DATA FOR THE TASK START

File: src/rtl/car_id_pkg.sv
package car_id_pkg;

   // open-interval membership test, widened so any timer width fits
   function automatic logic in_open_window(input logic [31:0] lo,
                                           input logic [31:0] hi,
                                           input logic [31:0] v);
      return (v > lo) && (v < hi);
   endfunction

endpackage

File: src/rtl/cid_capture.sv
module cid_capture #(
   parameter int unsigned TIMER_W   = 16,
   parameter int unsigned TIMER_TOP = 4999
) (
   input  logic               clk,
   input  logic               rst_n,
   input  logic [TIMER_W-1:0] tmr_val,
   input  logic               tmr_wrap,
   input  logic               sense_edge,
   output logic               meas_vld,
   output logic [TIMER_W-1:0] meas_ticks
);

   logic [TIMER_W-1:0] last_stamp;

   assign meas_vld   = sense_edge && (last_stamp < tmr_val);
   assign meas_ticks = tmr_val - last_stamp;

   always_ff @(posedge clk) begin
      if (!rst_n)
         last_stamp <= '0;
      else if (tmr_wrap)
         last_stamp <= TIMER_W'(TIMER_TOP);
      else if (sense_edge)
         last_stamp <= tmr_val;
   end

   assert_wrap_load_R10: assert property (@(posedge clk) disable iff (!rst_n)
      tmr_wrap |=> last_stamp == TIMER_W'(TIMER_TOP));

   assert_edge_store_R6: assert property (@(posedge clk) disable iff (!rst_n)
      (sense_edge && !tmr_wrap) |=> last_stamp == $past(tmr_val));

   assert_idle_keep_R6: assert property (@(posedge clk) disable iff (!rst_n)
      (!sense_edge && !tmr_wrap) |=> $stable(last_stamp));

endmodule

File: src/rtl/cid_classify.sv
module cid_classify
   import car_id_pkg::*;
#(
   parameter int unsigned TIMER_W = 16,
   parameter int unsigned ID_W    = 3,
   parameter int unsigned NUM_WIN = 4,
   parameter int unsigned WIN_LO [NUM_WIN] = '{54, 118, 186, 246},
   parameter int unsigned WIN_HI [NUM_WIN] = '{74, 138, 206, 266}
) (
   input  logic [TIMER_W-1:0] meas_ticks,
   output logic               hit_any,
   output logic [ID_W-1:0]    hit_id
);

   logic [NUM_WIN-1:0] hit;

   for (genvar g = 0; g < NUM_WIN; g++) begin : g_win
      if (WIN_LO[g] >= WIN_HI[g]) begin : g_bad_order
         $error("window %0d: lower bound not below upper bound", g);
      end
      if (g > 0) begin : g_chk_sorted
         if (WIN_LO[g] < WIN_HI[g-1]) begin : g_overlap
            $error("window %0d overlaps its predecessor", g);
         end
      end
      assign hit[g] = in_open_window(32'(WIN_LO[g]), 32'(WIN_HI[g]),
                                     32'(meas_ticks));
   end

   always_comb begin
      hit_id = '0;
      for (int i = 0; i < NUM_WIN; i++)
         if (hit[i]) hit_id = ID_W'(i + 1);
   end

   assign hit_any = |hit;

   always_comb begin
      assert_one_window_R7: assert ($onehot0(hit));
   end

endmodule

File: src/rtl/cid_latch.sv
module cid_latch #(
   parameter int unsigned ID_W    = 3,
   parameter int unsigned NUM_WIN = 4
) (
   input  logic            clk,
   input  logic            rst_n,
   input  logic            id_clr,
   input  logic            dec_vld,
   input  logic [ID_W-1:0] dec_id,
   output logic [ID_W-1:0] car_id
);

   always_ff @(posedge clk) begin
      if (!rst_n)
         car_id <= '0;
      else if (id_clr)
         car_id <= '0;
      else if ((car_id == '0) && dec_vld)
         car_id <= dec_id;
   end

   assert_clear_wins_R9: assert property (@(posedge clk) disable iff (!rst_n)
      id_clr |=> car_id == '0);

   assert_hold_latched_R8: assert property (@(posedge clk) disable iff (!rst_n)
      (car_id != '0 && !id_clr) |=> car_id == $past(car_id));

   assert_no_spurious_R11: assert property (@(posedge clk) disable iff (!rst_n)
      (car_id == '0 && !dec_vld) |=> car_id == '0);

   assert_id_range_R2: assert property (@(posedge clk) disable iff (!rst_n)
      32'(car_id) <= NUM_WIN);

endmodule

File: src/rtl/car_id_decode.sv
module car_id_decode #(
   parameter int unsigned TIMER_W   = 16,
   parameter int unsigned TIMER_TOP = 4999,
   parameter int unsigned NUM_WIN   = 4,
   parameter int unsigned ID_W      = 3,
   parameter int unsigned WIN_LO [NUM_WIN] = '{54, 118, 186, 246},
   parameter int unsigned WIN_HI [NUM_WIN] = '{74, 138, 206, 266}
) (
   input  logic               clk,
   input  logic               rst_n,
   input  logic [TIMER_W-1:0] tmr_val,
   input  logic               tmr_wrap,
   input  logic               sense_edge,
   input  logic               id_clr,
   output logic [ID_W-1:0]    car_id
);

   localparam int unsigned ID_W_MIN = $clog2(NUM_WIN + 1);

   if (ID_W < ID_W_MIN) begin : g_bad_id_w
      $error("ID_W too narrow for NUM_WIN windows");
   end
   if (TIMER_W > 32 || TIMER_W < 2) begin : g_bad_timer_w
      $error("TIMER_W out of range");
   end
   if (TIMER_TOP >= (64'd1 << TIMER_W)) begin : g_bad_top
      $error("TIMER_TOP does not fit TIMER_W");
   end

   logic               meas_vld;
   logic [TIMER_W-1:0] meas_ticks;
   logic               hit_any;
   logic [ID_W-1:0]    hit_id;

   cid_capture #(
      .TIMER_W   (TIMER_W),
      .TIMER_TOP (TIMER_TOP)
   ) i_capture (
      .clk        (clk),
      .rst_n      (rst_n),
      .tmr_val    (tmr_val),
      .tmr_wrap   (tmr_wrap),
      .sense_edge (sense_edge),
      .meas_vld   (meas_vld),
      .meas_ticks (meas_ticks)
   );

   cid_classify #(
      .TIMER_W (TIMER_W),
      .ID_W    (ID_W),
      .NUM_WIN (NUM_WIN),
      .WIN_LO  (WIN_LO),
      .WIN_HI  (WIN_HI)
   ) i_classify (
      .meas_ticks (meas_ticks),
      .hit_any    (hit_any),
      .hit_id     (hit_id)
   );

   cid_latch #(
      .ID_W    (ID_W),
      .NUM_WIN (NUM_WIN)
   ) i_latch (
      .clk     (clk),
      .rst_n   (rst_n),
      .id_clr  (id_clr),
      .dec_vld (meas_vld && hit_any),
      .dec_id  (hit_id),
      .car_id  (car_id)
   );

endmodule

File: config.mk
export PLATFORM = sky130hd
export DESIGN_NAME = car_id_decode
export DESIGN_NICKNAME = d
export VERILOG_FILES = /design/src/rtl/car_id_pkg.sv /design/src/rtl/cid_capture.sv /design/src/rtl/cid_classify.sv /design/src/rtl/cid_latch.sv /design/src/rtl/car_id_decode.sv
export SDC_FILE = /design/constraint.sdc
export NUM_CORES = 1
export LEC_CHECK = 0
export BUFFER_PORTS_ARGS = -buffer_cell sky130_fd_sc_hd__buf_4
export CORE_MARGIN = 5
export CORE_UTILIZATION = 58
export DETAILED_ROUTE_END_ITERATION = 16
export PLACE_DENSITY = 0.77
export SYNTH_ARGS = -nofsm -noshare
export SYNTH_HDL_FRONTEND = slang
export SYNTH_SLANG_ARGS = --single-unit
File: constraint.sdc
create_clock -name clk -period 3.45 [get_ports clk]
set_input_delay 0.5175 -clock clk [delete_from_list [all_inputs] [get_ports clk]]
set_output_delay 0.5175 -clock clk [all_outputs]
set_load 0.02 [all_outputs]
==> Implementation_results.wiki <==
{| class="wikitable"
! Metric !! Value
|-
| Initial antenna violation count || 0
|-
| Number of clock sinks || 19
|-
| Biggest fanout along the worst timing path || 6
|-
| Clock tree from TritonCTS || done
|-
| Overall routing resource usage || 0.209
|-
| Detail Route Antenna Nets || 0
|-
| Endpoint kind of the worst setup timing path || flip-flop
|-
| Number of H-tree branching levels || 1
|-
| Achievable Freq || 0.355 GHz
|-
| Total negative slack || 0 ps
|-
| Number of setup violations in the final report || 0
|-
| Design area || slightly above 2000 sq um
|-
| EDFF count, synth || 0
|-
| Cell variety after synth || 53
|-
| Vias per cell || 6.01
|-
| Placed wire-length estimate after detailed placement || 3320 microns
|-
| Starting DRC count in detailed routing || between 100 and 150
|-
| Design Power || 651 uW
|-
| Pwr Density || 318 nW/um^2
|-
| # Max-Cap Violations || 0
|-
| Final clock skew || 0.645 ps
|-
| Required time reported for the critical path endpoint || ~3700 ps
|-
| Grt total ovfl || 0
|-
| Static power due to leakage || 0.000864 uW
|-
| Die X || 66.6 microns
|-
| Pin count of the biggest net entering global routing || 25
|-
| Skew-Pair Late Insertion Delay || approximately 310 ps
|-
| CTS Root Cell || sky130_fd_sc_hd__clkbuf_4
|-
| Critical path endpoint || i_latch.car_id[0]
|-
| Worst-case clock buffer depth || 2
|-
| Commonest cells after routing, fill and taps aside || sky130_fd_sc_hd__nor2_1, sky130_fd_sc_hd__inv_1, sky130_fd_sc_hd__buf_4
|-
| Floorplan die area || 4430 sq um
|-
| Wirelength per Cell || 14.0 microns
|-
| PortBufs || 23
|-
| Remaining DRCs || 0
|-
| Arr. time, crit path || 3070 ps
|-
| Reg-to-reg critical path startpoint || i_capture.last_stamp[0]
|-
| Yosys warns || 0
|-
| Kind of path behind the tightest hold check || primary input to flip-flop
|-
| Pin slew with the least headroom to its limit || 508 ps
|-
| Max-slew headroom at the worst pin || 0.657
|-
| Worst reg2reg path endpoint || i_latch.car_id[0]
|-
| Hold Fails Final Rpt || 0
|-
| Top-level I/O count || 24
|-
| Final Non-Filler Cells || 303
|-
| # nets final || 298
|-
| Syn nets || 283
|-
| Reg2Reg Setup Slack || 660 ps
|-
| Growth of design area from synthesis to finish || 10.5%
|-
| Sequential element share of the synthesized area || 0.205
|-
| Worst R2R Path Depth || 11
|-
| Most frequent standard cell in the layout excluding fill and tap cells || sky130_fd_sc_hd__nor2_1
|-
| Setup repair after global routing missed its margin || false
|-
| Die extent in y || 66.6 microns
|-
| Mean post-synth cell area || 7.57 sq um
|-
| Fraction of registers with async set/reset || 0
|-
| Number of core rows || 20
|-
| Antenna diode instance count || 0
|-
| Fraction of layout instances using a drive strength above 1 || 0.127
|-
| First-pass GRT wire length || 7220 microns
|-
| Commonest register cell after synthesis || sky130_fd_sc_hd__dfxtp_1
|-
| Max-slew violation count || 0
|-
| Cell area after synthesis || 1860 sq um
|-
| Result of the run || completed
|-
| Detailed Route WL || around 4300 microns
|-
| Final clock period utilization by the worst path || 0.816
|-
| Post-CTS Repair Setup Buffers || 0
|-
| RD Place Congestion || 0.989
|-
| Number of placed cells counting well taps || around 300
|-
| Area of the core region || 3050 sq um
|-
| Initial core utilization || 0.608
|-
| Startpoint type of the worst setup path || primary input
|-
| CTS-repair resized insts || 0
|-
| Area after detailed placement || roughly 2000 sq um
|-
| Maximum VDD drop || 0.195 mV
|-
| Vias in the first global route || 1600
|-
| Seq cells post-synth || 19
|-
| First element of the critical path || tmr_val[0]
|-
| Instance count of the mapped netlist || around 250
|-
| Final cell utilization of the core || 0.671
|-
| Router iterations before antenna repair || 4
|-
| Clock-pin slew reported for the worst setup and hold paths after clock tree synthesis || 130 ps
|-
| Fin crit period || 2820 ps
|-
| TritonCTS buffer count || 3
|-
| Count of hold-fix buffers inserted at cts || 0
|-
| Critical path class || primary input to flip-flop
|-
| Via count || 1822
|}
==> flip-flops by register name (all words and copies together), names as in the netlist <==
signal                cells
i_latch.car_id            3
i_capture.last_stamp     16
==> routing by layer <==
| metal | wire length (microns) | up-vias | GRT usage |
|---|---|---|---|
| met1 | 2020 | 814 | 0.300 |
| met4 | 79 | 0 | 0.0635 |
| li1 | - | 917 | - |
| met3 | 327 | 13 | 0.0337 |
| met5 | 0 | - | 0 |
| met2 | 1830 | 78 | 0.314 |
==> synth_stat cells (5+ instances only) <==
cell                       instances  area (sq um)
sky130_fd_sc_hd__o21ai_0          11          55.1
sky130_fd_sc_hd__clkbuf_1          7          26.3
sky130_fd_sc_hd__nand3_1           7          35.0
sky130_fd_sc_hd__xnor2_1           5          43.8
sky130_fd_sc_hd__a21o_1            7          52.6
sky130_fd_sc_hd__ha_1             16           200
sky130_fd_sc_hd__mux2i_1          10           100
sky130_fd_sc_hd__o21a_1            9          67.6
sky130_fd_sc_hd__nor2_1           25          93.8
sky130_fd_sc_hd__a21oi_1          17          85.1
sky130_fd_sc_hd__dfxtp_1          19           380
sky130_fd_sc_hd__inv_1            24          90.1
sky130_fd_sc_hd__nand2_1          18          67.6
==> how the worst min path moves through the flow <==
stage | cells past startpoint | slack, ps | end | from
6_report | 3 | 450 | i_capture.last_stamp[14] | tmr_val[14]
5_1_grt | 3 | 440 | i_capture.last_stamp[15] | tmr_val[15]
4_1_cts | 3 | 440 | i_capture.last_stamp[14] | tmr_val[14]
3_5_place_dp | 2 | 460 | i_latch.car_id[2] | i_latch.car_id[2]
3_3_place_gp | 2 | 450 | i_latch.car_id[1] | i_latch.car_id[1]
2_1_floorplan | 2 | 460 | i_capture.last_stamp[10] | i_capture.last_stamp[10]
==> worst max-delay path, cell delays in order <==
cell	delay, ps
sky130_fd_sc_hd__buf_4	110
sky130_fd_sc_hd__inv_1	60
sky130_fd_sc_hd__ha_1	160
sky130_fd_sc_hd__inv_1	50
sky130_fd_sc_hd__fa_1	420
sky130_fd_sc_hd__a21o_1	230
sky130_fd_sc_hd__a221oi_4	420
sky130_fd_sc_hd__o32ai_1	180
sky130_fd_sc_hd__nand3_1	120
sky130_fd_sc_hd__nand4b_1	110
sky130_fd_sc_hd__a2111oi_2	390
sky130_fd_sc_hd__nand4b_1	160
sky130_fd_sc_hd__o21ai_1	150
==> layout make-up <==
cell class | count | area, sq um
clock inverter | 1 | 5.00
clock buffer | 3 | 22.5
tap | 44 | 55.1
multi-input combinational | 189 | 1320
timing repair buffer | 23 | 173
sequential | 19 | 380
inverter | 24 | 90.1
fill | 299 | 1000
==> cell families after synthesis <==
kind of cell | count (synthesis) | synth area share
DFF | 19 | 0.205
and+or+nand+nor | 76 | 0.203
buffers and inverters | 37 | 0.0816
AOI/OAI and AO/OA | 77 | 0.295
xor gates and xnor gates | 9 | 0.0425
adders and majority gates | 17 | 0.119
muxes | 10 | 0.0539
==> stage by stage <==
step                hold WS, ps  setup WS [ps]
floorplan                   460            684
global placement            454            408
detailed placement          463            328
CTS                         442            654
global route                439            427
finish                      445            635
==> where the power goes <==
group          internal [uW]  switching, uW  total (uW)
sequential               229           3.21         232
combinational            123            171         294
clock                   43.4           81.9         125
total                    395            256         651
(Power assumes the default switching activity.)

DATA FOR THE TASK END
DATA FOR THE TASK START

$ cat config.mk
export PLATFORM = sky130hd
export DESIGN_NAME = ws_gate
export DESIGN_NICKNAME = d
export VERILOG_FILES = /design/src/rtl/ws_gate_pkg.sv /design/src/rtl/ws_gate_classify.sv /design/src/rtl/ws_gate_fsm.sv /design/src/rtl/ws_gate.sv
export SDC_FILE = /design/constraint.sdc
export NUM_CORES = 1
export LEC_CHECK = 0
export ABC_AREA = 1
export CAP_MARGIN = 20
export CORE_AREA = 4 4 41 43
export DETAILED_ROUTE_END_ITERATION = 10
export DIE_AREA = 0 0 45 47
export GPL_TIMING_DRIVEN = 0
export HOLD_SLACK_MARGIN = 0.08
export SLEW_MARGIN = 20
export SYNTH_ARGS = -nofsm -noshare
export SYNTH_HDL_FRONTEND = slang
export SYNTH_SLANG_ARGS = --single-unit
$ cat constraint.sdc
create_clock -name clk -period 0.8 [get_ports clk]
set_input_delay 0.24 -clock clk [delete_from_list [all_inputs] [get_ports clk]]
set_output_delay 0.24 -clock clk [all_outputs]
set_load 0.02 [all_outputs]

DATA FOR THE TASK END

=== WHAT THE TASK REQUIRES ===
The lines to return are those in the entries above that include "microns".

=== RESULT OF THE EXERCISE ===
| Placed wire-length estimate after detailed placement || 3320 microns
| Die X || 66.6 microns
| Wirelength per Cell || 14.0 microns
| Die extent in y || 66.6 microns
| First-pass GRT wire length || 7220 microns
| Detailed Route WL || around 4300 microns
| metal | wire length (microns) | up-vias | GRT usage |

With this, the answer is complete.